# 👟 Adidas Shoe Data Analysis

This notebook provides a comprehensive analysis of the Adidas shoe dataset.

In [None]:
# Import required libraries
import pandas as pd
import numpy as np
import plotly.express as px
import plotly.graph_objects as go
import seaborn as sns
import matplotlib.pyplot as plt

# Set plotting style
plt.style.use('seaborn')
sns.set_palette('husl')

## 1. Data Loading and Initial Exploration

In [None]:
# Load the datasets
shoes_dim = pd.read_csv('shoes_dim.csv')
shoes_fact = pd.read_csv('shoes_fact.csv')
country_dim = pd.read_csv('country_dim.csv')

# Display basic information about the datasets
print("\nShoes Dimension Table Info:")
shoes_dim.info()

print("\nShoes Fact Table Info:")
shoes_fact.info()

print("\nCountry Dimension Table Info:")
country_dim.info()

## 2. Data Quality Analysis

In [None]:
def analyze_data_quality(df, title):
    print(f"\n{title} Data Quality Analysis")
    print("-" * 50)
    
    # Missing values
    missing = df.isnull().sum()
    missing_pct = (missing / len(df)) * 100
    
    quality_df = pd.DataFrame({
        'Missing Values': missing,
        'Missing Percentage': missing_pct.round(2)
    })
    
    print("\nMissing Values Analysis:")
    display(quality_df[quality_df['Missing Values'] > 0])
    
    # Duplicates
    duplicates = df.duplicated().sum()
    print(f"\nDuplicate Records: {duplicates}")

# Analyze each dataset
analyze_data_quality(shoes_dim, "Shoes Dimension")
analyze_data_quality(shoes_fact, "Shoes Fact")
analyze_data_quality(country_dim, "Country Dimension")

## 3. Product Analysis

In [None]:
# Gender Distribution
plt.figure(figsize=(10, 6))
shoes_dim['gender'].value_counts().plot(kind='bar')
plt.title('Gender Distribution')
plt.xlabel('Gender')
plt.ylabel('Count')
plt.xticks(rotation=0)
plt.show()

# Usage Categories
plt.figure(figsize=(12, 6))
shoes_dim['best_for_wear'].value_counts().plot(kind='bar')
plt.title('Usage Categories Distribution')
plt.xlabel('Category')
plt.ylabel('Count')
plt.xticks(rotation=45)
plt.show()

## 4. Color Analysis

In [None]:
# Analyze color patterns
def analyze_colors(df):
    colors_df = pd.DataFrame({
        'Dominant': df['dominant_color'].value_counts(),
        'Sub1': df['sub_color1'].value_counts(),
        'Sub2': df['sub_color2'].value_counts()
    })
    
    # Plot top 10 colors for each category
    fig, axes = plt.subplots(1, 3, figsize=(20, 6))
    
    colors_df['Dominant'].head(10).plot(kind='bar', ax=axes[0], title='Top Dominant Colors')
    colors_df['Sub1'].head(10).plot(kind='bar', ax=axes[1], title='Top Sub-Color 1')
    colors_df['Sub2'].head(10).plot(kind='bar', ax=axes[2], title='Top Sub-Color 2')
    
    for ax in axes:
        ax.tick_params(axis='x', rotation=45)
    
    plt.tight_layout()
    plt.show()

analyze_colors(shoes_dim)

## 5. Geographic Analysis

In [None]:
# Analyze geographic distribution
print("Currency Distribution:")
display(country_dim['currency'].value_counts())
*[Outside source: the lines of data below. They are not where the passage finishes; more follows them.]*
==> src/design/cam_usb_pkg.sv <==
`default_nettype none

package cam_usb_pkg;

  // ==========================================================================
  // widths
  // ==========================================================================
  localparam int CAM_BYTE_W = 8;   // camera / usb byte
  localparam int PIX_W      = 16;  // rgb565 word

  // one camera sample, ov5640 parallel port
  typedef struct packed {
    logic                  vsync;  // frame sync
    logic                  href;   // line valid
    logic [CAM_BYTE_W-1:0] data;   // pixel byte
  } cam_bus_t;

  // usb device controller flags
  typedef struct packed {
    logic online;   // enumerated
    logic usb_rst;  // bus reset seen
    logic suspend;  // bus suspended
  } usb_status_t;

  // usb device controller transmit handshake
  typedef struct packed {
    logic txact;  // in transfer active
    logic txpop;  // byte taken this edge
  } usb_tx_t;

  typedef struct packed {
    logic [CAM_BYTE_W-1:0] hi;  // first camera byte
    logic [CAM_BYTE_W-1:0] lo;  // second camera byte
  } pix_raw_t;

  typedef struct packed {
    logic [4:0] r;
    logic [5:0] g;
    logic [4:0] b;
  } pix_rgb_t;

  // same 16 bits, seen as a byte pair or as colour fields
  typedef union packed {
    pix_raw_t raw;
    pix_rgb_t rgb;
  } pixel_word_u;

  typedef logic [16:0] byte_cnt_t;  // fifo fill in bytes

endpackage

`default_nettype wire

==> src/design/cam_pixel_capture.sv <==
`default_nettype none

module cam_pixel_capture
  import cam_usb_pkg::*;
(
  input  logic        ulpi_clk,
  input  logic        I_rst_n,
  input  cam_bus_t    cam_i,        // camera sample
  input  logic        cam_valid_i,  // sample strobe
  input  logic        flush_i,      // usb bus reset flush
  output logic        pix_wr_o,     // one cycle write strobe
  output pixel_word_u pix_word_o    // r/b swapped word
);

  cam_bus_t              cam_q;      // registered sample
  logic                  cam_vld_q;  // registered strobe
  logic                  phase_q;    // 1 = high byte held
  logic [CAM_BYTE_W-1:0] hi_q;       // held high byte
  logic                  byte_take;  // counted byte this cycle
  pixel_word_u           pair_w;     // raw byte pair
  pixel_word_u           swap_w;     // colour swapped word

  // input sampling stage
  always_ff @(posedge ulpi_clk or negedge I_rst_n) begin
    if (!I_rst_n) begin
      cam_q     <= '0;
      cam_vld_q <= 1'b0;
    end else begin
      cam_q     <= cam_i;
      cam_vld_q <= cam_valid_i;
    end
  end

  assign byte_take = cam_vld_q & cam_q.href;  // strobe and line valid

  // first byte in the high half, swap r and b fields
  always_comb begin
    pair_w.raw.hi = hi_q;
    pair_w.raw.lo = cam_q.data;
    swap_w.rgb.r  = pair_w.rgb.b;  // blue lands in red slot
    swap_w.rgb.g  = pair_w.rgb.g;  // green stays
    swap_w.rgb.b  = pair_w.rgb.r;
  end

  // pairing phase and write strobe
  always_ff @(posedge ulpi_clk or negedge I_rst_n) begin
    if (!I_rst_n) begin
      phase_q  <= 1'b0;
      pix_wr_o <= 1'b0;
    end else if (flush_i || cam_q.vsync) begin
      phase_q  <= 1'b0;  // restart on frame or flush
      pix_wr_o <= 1'b0;  // drop a half built pair
    end else begin
      pix_wr_o <= byte_take & phase_q;  // second byte completes word
      if (byte_take) begin
        phase_q <= ~phase_q;
      end
    end
  end

  // byte holding and word output
  always_ff @(posedge ulpi_clk) begin
    if (byte_take && !phase_q) begin
      hi_q <= cam_q.data;
    end
    if (byte_take && phase_q) begin
      pix_word_o <= swap_w;
    end
  end

  // one word per byte pair, so strobes never run back to back
  a_wr_single: assert property (@(posedge ulpi_clk) disable iff (!I_rst_n)
    pix_wr_o |=> !pix_wr_o);

endmodule

`default_nettype wire

==> config.mk <==
export PLATFORM = sky130hd
export DESIGN_NAME = cam_pixel_capture
export DESIGN_NICKNAME = d
export VERILOG_FILES = /design/src/design/cam_usb_pkg.sv /design/src/design/cam_pixel_capture.sv
export SDC_FILE = /design/constraint.sdc
export NUM_CORES = 1
export LEC_CHECK = 0
export ABC_AREA = 1
export BUFFER_PORTS_ARGS = -buffer_cell sky130_fd_sc_hd__buf_2
export CAP_MARGIN = 0
export CORE_MARGIN = 2
export CORE_UTILIZATION = 40
export DETAILED_ROUTE_END_ITERATION = 8
export GPL_TIMING_DRIVEN = 0
export PLACE_DENSITY = 0.75
export SETUP_SLACK_MARGIN = 0.2
export SLEW_MARGIN = 40
export SYNTH_ARGS = -nofsm -noshare
export SYNTH_HDL_FRONTEND = slang
export SYNTH_SLANG_ARGS = --single-unit
==> constraint.sdc <==
create_clock -name ulpi_clk -period 1.5 [get_ports ulpi_clk]
set_input_delay 0 -clock ulpi_clk [delete_from_list [all_inputs] [get_ports ulpi_clk]]
set_output_delay 0 -clock ulpi_clk [all_outputs]
set_load 0.02 [all_outputs]
=== Yosys cells after proc, flatten, opt, wreduce, memory -nomap -nowiden ===
Cells that the tools add are included.

* Word-level logic and storage cells: 19
* Register bits: 37
* Output and inout bits: 17
* Input port bits: 14

* Reductions and logical operators: 5
* Bitwise gates (word level): 3
* Multiplexer cells: 3

{| class="wikitable"
|+ Operators by type and width
! operator !! number
|-
| 1-bit 2-to-1 mux || 3
|-
| 1-bit AND || 2
|-
| 1-bit logical AND || 2
|-
| 2-bit nonzero test || 1
|-
| 1-bit logical NOT || 1
|-
| 1-bit logical OR || 1
|-
| 1-bit NOT || 1
|}

=== Longest topological paths before layout ===
Gate-level depths: netlist (run 1).

* Word-level depth: 3
* Gate-level depth with buffers: 3
* Depth with buffers taken out: 3

=== Worst setup path after synthesis (run 1) ===
OpenSTA, ideal clock, no wires.

* Kind: reg2reg
* From: register phase_q
* To: register pix_word_o[0] in the netlist's numbering, enable pin
* Slack: 0.239 ns
* Data arrival time: 0.885 ns
* Clock period less this slack: 1.261 ns
* Setup time: 0.376 ns
* Cell stages (with the launch flop): 3
* Data required time: 1.124 ns
* Cells stage by stage: dfrtp_1 inv_2 nor2_2

* Word-level cells in the longest chain between the ends: 1

{| class="wikitable"
|+ Ends and longest elaborated chain
! what !! RTL line !! source
|-
| from (decl) || cam_pixel_capture.sv:17 || <nowiki>logic phase_q;</nowiki>
|-
| from (signal assigned) || cam_pixel_capture.sv:56 || <nowiki>phase_q <= ~phase_q;</nowiki>
|-
| 1-bit logical AND || cam_pixel_capture.sv:66 || <nowiki>if (byte_take && phase_q) begin</nowiki>
|-
| to (signal assigned) || cam_pixel_capture.sv:67 || <nowiki>pix_word_o <= swap_w;</nowiki>
|-
| to (decl) || cam_pixel_capture.sv:12 || <nowiki>output pixel_word_u pix_word_o</nowiki>
|}

Every way passes these cells.
A chain may end at the register's enable or synchronous reset.

=== Final worst setup path (run 1) ===
* From: register cam_q[8] in the netlist's numbering
* To: register hi_q[0], enable pin

* Word-level cells in the longest chain between the ends: 2

{| class="wikitable"
|+ Ends and longest elaborated chain
! what !! RTL line !! source
|-
| from (decl) || cam_pixel_capture.sv:15 || <nowiki>cam_bus_t cam_q;</nowiki>
|-
| from (signal assigned) || cam_pixel_capture.sv:29 || <nowiki>cam_q <= cam_i;</nowiki>
|-
| 1-bit AND || cam_pixel_capture.sv:34 || <nowiki>assign byte_take = cam_vld_q & cam_q.href;</nowiki>
|-
| 1-bit logical AND || cam_pixel_capture.sv:63 || <nowiki>if (byte_take && !phase_q) begin</nowiki>
|-
| to (signal assigned) || cam_pixel_capture.sv:64 || <nowiki>hi_q <= cam_q.data;</nowiki>
|-
| to (decl) || cam_pixel_capture.sv:18 || <nowiki>logic [CAM_BYTE_W-1:0] hi_q;</nowiki>
|}

Every way passes these cells.

==> flow_metrics.tcl, run 1 <==
set metrics [dict create \
    io_pins 31 \
    final_cell_mix "buf_2, edfxtp_1, dfrtp_1, dlygate4sd3_1, clkbuf_4" \
    r2r_start "cam_q[8]$_DFF_PN0_" \
    cts_tree "yes" \
    crit_end "hi_q[0]$_DFFE_PP_" \
    die_area_mm2 0.003168 \
    arrival_ns 1.17 \
    cp-end-kind "register" \
    rsz0062_at_grt "false" \
    critical_path_class "reg2reg" \
    overflow 0 \
    wl_per_cell_um 11.96 \
    area_delta_synth_final_pct 39.36 \
    diodes 0 \
    crit_fanout 8 \
    syn_avg_cell_area_um2 23.27 \
    drtIter0Drc 5 \
    power.total_w 0.001891 \
    slew_violations 0 \
    final-hold-violation-count 0 \
    slew-limit-headroom 0.7035 \
    synth.distinct_cells 10 \
    synthCells 47 \
    gp_congestion 0.6234 \
    fillCellCount 197 \
    clockBufferDepth 2 \
    r2r_slack_ns 0.31 \
    clk_latency_ns 0.33 \
    routed_via_density 4.380 \
    leakagePower_nw 0.6206 \
    rows 18 \
    ir_worst_vdd_mv 1.112 \
    clock_sinks 37 \
    ant_nets 0 \
    grt_pass1_vias 579 \
    syn_area_mm2 0.001094 \
    finalCriticalPeriod_ns 1.194 \
    skew_ns 0.009591 \
    max_cap_violations 0 \
    outcome "finished, final reports clean" \
    htreeDepth 2 \
    rr_worst_depth 2 \
    rr_endpoint "hi_q[0]$_DFFE_PP_" \
    track_usage 0.1136 \
    start_util 0.4297 \
    vias 565 \
    die_w_um 56.29 \
    grt_pass1_wl_um 2408 \
    setup_viol_count_final 0 \
    ys_warn_count 0 \
    tightest_slew_ns 0.4443 \
    finalCritPeriodShare 0.7961 \
    startpoint "cam_q[8]$_DFF_PN0_" \
    die_y_um 56.29 \
    io_buffers 30 \
    required_ns 1.48 \
    synth-seq-cells 37 \
    hp-class "in2async" \
    wirelength_um 1543 \
    cts_root_buffer "clkbuf_4" \
    syn-num-nets 61 \
    drc 0 \
    yosysSeqAreaShare 0.9565 \
    grt_max_degree 18 \
    cts_made_buffers 5 \
    clk_pin_slew_ns 0.10 \
    powerDensity_mw_per_mm2 1241 \
    drt_pass1_iterations 3 \
    antenna_found_initial 0 \
    place_hpwl_um 963 \
    final_common_cell "buf_2" \
    fmax_mhz 837.4 \
    start_kind "register" \
    coreArea_mm2 0.002545 \
    drive_above_1_share 0.4242 \
    nNetsFinal 112 \
    final.setup.tns_ns 0 \
]
-- logic make-up after synthesis --
family | synth area share
AO/OA/AOI/OAI | 0.004572
flip-flops | 0.9565
AND/OR/NAND/NOR | 0.03547
buffers and inverters | 0.003429
-- per-stage QoR --
step                  util  setup WS [ns]  cell area (µm²)  hold slack, ns  cells
finish              0.5988         0.3059             1524         0.06058    129
global route        0.5988         0.2420             1524         0.06823    129
CTS                 0.5910         0.2317             1504         0.05596    128
detailed placement  0.5034       0.006876             1281         -0.1007    107
global placement    0.5034        0.06372             1281         -0.1046    107
floorplan                -         0.2391             1094         -0.2956     47
-- area by class of cell --
cell class | instances | area, µm² | share of cell area
clock buffer | 7 | 55.05 | 0.03612
clock inverter | 1 | 30.03 | 0.01970
inverter | 1 | 3.754 | 0.002463
multi-input combinational | 9 | 51.30 | 0.03366
sequential | 37 | 1046 | 0.6864
tap | 30 | 37.54 | 0.02463
timing repair buffer | 44 | 300.3 | 0.1970
-- sequential cells by signal, summed over array words and instances, names as in the netlist --
register / flops
hi_q: 8
phase_q: 1
pix_wr_o: 1
cam_vld_q: 1
cam_q: 10
pix_word_o: 16
-- where the power goes --
group	internal, W	leakage [nW]	switching, W
Clock	0.000398	0.0455	0.000291
Combinational	0.0000402	0.200	0.0000315
Sequential	0.00112	0.375	0.0000119
Total	0.00156	0.621	0.000335
-- Yosys cell counts (all sizes together) --
library cell  instances  area share
and2                  1      0.0057
inv                   1      0.0034
nand3                 1      0.0046
edfxtp               24        0.66
dfrtp                13        0.30
a21oi                 1      0.0046
nand2                 2      0.0092
nor2                  4       0.016
-- metal layers --
layer / vias to the layer above / global-route usage / wire length, µm
met1: 267 / 0.09748 / 547
li1: 271 / - / -
met2: 25 / 0.1882 / 836
met3: 2 / 0.07834 / 149
met5: - / 0 / 0
met4: 0 / 0.07143 / 10
-- timing repair --
action	4_1_cts	5_1_grt
setup buffers	0	1
pin swaps	0	1
endpoints found under the hold margin	26	0
hold buffers	13	0
gates resized for setup	2	0
endpoints found under the setup margin	25	16
-- worst min path at each step --
stage | start | to | cells past startpoint
finish | I_rst_n | cam_q[2]$_DFF_PN0_ | 2
global route | I_rst_n | cam_q[5]$_DFF_PN0_ | 2
CTS | I_rst_n | cam_q[5]$_DFF_PN0_ | 2
detailed placement | I_rst_n | pix_wr_o$_DFF_PN0_ | 1
global placement | I_rst_n | cam_q[6]$_DFF_PN0_ | 1
floorplan | I_rst_n | cam_q[0]$_DFF_PN0_ | 0
-- critical path: stages, from the launching register on --
cell and delay [ns]:
dfrtp_1 0.40, nand2_2 0.09, nor2_2 0.36
Note: power is estimated with default switching activity, not from simulation.
==> run 2, diff against run 1 <==
clock period = 1.15 ns   (was 1.5 ns; I/O delays follow)
==> flow_metrics.tcl, run 2 (synthesized netlist as in run 1, its figures left out) <==
set metrics [dict create \
    outcome "finished, final reports clean" \
    rsz0062_at_grt "true" \
    top_register "pix_word_o" \
    final.setup.tns_ns 0 \
    skew_ns 0.007639 \
    overflow 0 \
    ir_worst_vdd_mv 0.9435 \
    start_kind "register" \
    drtIter0Drc 4 \
    start_util 0.4297 \
    dp_cells 107 \
    die_w_um 56.29 \
    die_y_um 56.29 \
    finalCritPeriodShare 0.9133 \
    cts_made_buffers 5 \
    drt_pass1_iterations 4 \
    powerDensity_mw_per_mm2 1429 \
    power.total_w 0.002178 \
    drc 0 \
    path_cells "inv_2, nor2_4, buf_12" \
    leakagePower_nw 0.6200 \
    io_pins 31 \
    wirelength_um 1508 \
    nNetsFinal 116 \
    clk_latency_ns 0.33 \
    path_delay_family "flip-flops" \
    clockBufferDepth 2 \
    worst_path_largest_cell_delay_ns 0.41 \
    die_area_mm2 0.003168 \
    hp-class "in2async" \
    grt_max_degree 15 \
    required_ns 1.20 \
    crit_fanout 14 \
    setup_viol_count_final 0 \
    coreArea_mm2 0.002545 \
    tightest_slew_ns 0.2798 \
    cts_root_buffer "clkbuf_4" \
    grt_pass1_wl_um 2408 \
    area_delta_synth_final_pct 39.36 \
    critPathBufInv 2 \
    vias 565 \
    top_regs "pix_word_o: 16 flops, cam_q: 10 flops, hi_q: 8 flops" \
    final-hold-violation-count 0 \
    htreeDepth 2 \
    fillCellCount 182 \
    clk_pin_slew_ns 0.09 \
    diodes 0 \
    io_buffers 30 \
    gp_congestion 0.6681 \
    drive_above_1_share 0.4369 \
    final_cell_mix "buf_2, edfxtp_1, dlygate4sd3_1" \
    clock_sinks 37 \
    track_usage 0.1124 \
    slew-limit-headroom 0.8134 \
    layout.cells.non_filler 133 \
    crit_slowest_cell "dfrtp_2" \
    ant_nets 0 \
    cts_tree "yes" \
    cp-end-kind "register" \
    wl_per_cell_um 11.34 \
    slew_violations 0 \
    antenna_found_initial 0 \
    place_hpwl_um 935.3 \
    rows 18 \
    grt_pass1_vias 530 \
    max_cap_violations 0 \
    fmax_mhz 952.1 \
    largest_reg_flops 16 \
    arrival_ns 1.10 \
    finalCriticalPeriod_ns 1.050 \
    critical_path_class "reg2reg" \
    final_common_cell "buf_2" \
    routed_via_density 4.248 \
]
[run 2: area by class of cell]
| type | count | area, µm² | share of cell area |
|---|---|---|---|
| timing repair buffer | 48 | 330.3 | 0.2167 |
| tap | 30 | 37.54 | 0.02463 |
| clock buffer | 8 | 48.80 | 0.03202 |
| sequential | 37 | 1047 | 0.6872 |
| multi-input combinational | 9 | 56.30 | 0.03695 |
| inverter | 1 | 3.754 | 0.002463 |
[run 2: through the flow]
step	hold WS [ns]	utilization	instance area, µm²	setup WS, ns
4_1_cts	0.07504	0.5954	1515	0.09768
2_1_floorplan	-0.2956	-	1101	0.06317
3_3_place_gp	-0.1053	0.5064	1289	-0.04902
6_report	0.08815	0.5988	1524	0.09971
5_1_grt	0.07958	0.5988	1524	0.07030
3_5_place_dp	-0.1043	0.5064	1289	-0.08113
[run 2: final timing paths]
check	cells past startpoint	from	end	slack [ns]
max	3	phase_q$_DFFE_PN0P_	pix_word_o[0]$_DFFE_PP_	0.1
min	2	I_rst_n	cam_q[7]$_DFF_PN0_	0.09
max reg2reg	3	phase_q$_DFFE_PN0P_	pix_word_o[0]$_DFFE_PP_	0.1
min reg2reg	0	hi_q[3]$_DFFE_PP_	pix_word_o[0]$_DFFE_PP_	0.43
max in group asynchronous	2	I_rst_n	phase_q$_DFFE_PN0P_	0.82
min in group ulpi_clk	2	cam_i[9]	cam_q[9]$_DFF_PN0_	0.30
[run 2: what timing repair did]
action | CTS | global route
hold endpoints to repair | 26 | 0
setup buffers | 4 | 1
hold buffers | 13 | 0
pin swaps | 1 | 2
endpoints found under the setup margin | 25 | 25
resized for setup | 1 | 1
[run 2: metal layers]
metal / track usage / share of wire / vias to the layer above
met5: 0 / 0 / -
met4: 0.09184 / 0.042 / 0
met3: 0.06682 / 0.080 / 6
met2: 0.1714 / 0.52 / 22
met1: 0.1076 / 0.36 / 258
li1: - / - / 279
[run 2: power breakdown]
group          leakage, nW  internal (W)  switching (W)  total (W)
sequential           0.373       0.00146      0.0000151    0.00147
clock               0.0265      0.000243       0.000359   0.000602
combinational        0.220     0.0000596      0.0000432   0.000103
==> run 3, diff against run 2 <==
ABC_AREA = not set   (was 1)
==> flow_metrics.tcl, run 3 <==
set metrics [dict create \
    synth.top_cell.area_share 0.6553 \
    cts_tree "yes" \
    drt_pass1_iterations 4 \
    postLayoutCellArea_mm2 0.001499 \
    path_cells "nand3b_1, inv_4" \
    wl_per_cell_um 13.21 \
    wirelength_um 1664 \
    worst_slack_ns 0.05520 \
    syn_area_mm2 0.001100 \
    holdWs_ns 0.05705 \
    cts_root_buffer "clkbuf_4" \
    vias 573 \
    final_cell_mix "buf_2, edfxtp_1, dfrtp_1, dlygate4sd3_1, clkbuf_4" \
    synth.area.mux_share 0 \
    cp-end-kind "register" \
    synthCells 43 \
    critPathBufInv 1 \
    r2r_slack_ns 0.06 \
    synthTopCellsByArea "edfxtp_1, dfrtp_1, a211oi_2" \
    synth_common_cells "edfxtp_1, dfrtp_1" \
    yosysMostFrequentCell "edfxtp_1" \
    drc 0 \
    ys_warn_count 0 \
    die_area_mm2 0.003185 \
    clk_latency_ns 0.33 \
    clock_sinks 37 \
    worst_path_largest_cell_delay_ns 0.41 \
    synth-seq-cells 37 \
    final_common_cell "buf_2" \
    htreeDepth 2 \
    setup_viol_count_final 0 \
    final-hold-violation-count 0 \
    clk_pin_slew_ns 0.10 \
    yosysSeqAreaShare 0.9511 \
    gp_congestion 0.5699 \
    track_usage 0.1225 \
    finalCritPeriodShare 0.9520 \
    r2r_start "phase_q$_DFFE_PN0P_" \
    hp-class "in2async" \
    syn-num-nets 57 \
    power.total_w 0.002253 \
    syn_avg_cell_area_um2 25.58 \
    dp_cells 104 \
    synth-xor-area-share 0 \
    rr_worst_depth 2 \
    skew_ns 0.004448 \
    dp_worst_setup_slack_ns 0.05664 \
    start_util 0.4094 \
    die_y_um 56.44 \
    synth.distinct_cells 8 \
    synth_top_area_cell "edfxtp_1" \
    largest_reg_flops 16 \
    synth_flop_cell "edfxtp_1" \
    nNetsFinal 108 \
    synth_edf_count 24 \
    required_ns 1.20 \
    grt_pass1_vias 630 \
    grt_max_degree 18 \
    arrival_ns 1.14 \
    ir_worst_vdd_mv 1.084 \
    top_register "pix_word_o" \
    slew-limit-headroom 0.8133 \
    drive_above_1_share 0.4421 \
    outcome "finished, final reports clean" \
    fmax_mhz 913.4 \
    io_pins 31 \
    powerDensity_mw_per_mm2 1503 \
    rsz0062_at_grt "true" \
    top_regs "pix_word_o: 16 flops, cam_q: 10 flops, hi_q: 8 flops" \
    area_delta_synth_final_pct 36.29 \
    max_cap_violations 0 \
    antenna_found_initial 0 \
    rr_endpoint "hi_q[5]$_DFFE_PP_" \
    path_delay_family "flip-flops" \
    finalCriticalPeriod_ns 1.095 \
    drtIter0Drc 2 \
    routed_via_density 4.548 \
    tightest_slew_ns 0.2801 \
    synth_compound_area_frac 0.02048 \
    synthAdderAreaFrac 0 \
    async_reset_ff_frac 0.3514 \
    layout.cells.non_filler 126 \
    diodes 0 \
    io_buffers 30 \
    start_kind "register" \
    die_w_um 56.44 \
    leakagePower_nw 0.6126 \
    critical_path_class "reg2reg" \
    synth_top_family_by_area "simple AND/OR/NAND/NOR gates" \
    synthSimpleGateAreaFrac 0.02503 \
    slew_violations 0 \
    crit_fanout 8 \
    overflow 0 \
    cts_made_buffers 5 \
    fillCellCount 214 \
    placed_area_mm2 0.001292 \
    coreArea_mm2 0.002686 \
    grt_pass1_wl_um 2677 \
    rows 19 \
    ant_nets 0 \
    clockBufferDepth 2 \
    crit_slowest_cell "dfrtp_1" \
]
## run 3: final cells by class
type / instances / area [µm²] / area share
inverter: 1 / 6.256 / 0.004174
clock buffer: 6 / 51.30 / 0.03422
timing repair buffer: 44 / 287.8 / 0.1920
multi-input combinational: 5 / 60.06 / 0.04007
sequential: 37 / 1046 / 0.6978
clock inverter: 2 / 8.758 / 0.005843
tap: 31 / 38.79 / 0.02588
## run 3: what timing repair did
item	4_1_cts	5_1_grt
endpoints found under the hold margin	26	0
setup endpoints to repair	25	26
resized for setup	1	1
buffers inserted	1	0
hold buffers	13	0
pin swaps	1	0
## run 3: worst reg2reg max path: stages, from the launching register on
cell and delay [ns]:
dfrtp_1 0.41, nand3b_1 0.24, inv_4 0.16
## run 3: per-stage QoR
step | setup TNS, ns | util
3_5_place_dp | 0 | 0.4811
3_3_place_gp | 0 | 0.4811
4_1_cts | 0 | 0.5557
2_1_floorplan | 0 | -
6_report | 0 | 0.5580
5_1_grt | -0.1520 | 0.5580
## run 3: logic make-up after synthesis
| group | count (synthesis) |
|---|---|
| and+or+nand+nor | 3 |
| DFF | 37 |
| buffers and inverters | 1 |
| AOI/OAI and AO/OA | 2 |
## run 3: layer usage
layer | part of all wire | GRT usage | vias up
met5 | 0 | 0 | -
met4 | 0.049 | 0.1020 | 0
met3 | 0.085 | 0.07373 | 10
met2 | 0.53 | 0.1977 | 28
met1 | 0.34 | 0.1048 | 271
li1 | - | - | 264
## run 3: power by group
group / switching (W) / internal [W]
registers: 0.0000172 / 0.00146
clock network: 0.000397 / 0.000288
logic: 0.0000398 / 0.0000536
total: 0.000454 / 0.00180
## run 3: worst max path at each step
stage / startpoint / to / cells after the start
2_1_floorplan: phase_q$_DFFE_PN0P_ / hi_q[0]$_DFFE_PP_ / 2
5_1_grt: phase_q$_DFFE_PN0P_ / hi_q[7]$_DFFE_PP_ / 2
4_1_cts: phase_q$_DFFE_PN0P_ / hi_q[7]$_DFFE_PP_ / 2
3_3_place_gp: phase_q$_DFFE_PN0P_ / hi_q[7]$_DFFE_PP_ / 2
3_5_place_dp: phase_q$_DFFE_PN0P_ / hi_q[6]$_DFFE_PP_ / 2
6_report: phase_q$_DFFE_PN0P_ / hi_q[5]$_DFFE_PP_ / 2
print("\nShoe Metric Distribution:")
display(country_dim['shoe_metric'].value_counts())

# Create a summary table
geo_summary = pd.DataFrame({
    'Currency Count': country_dim['currency'].value_counts(),
    'Metric System': country_dim['shoe_metric'].value_counts()
})

display(geo_summary)

## 6. Cross Analysis

In [None]:
# Gender vs Usage Category
gender_usage = pd.crosstab(shoes_dim['gender'], shoes_dim['best_for_wear'])

plt.figure(figsize=(12, 6))
gender_usage.plot(kind='bar', stacked=True)
plt.title('Gender Distribution Across Usage Categories')
plt.xlabel('Gender')
plt.ylabel('Count')
plt.legend(title='Usage Category', bbox_to_anchor=(1.05, 1))
plt.tight_layout()
plt.show()

# Color preferences by gender
color_gender = pd.crosstab(shoes_dim['dominant_color'], shoes_dim['gender'])
color_gender_pct = color_gender.div(color_gender.sum(axis=0), axis=1) * 100

plt.figure(figsize=(12, 6))
color_gender_pct.head(10).plot(kind='bar')
plt.title('Color Preferences by Gender (Top 10 Colors)')
plt.xlabel('Color')
plt.ylabel('Percentage')
plt.legend(title='Gender')
plt.xticks(rotation=45)
plt.tight_layout()
plt.show()

## 7. Key Insights

In [None]:
# Generate key insights
print("Key Insights:")
print("-" * 50)

# Total products
print(f"Total unique shoes: {len(shoes_dim)}")

# Gender distribution
gender_dist = shoes_dim['gender'].value_counts()
print("\nGender Distribution:")
for gender, count in gender_dist.items():
    print(f"{gender}: {count} ({(count/len(shoes_dim)*100):.1f}%)")

# Most common categories
print("\nTop 5 Usage Categories:")
display(shoes_dim['best_for_wear'].value_counts().head())

# Most common colors
print("\nTop 5 Dominant Colors:")
display(shoes_dim['dominant_color'].value_counts().head())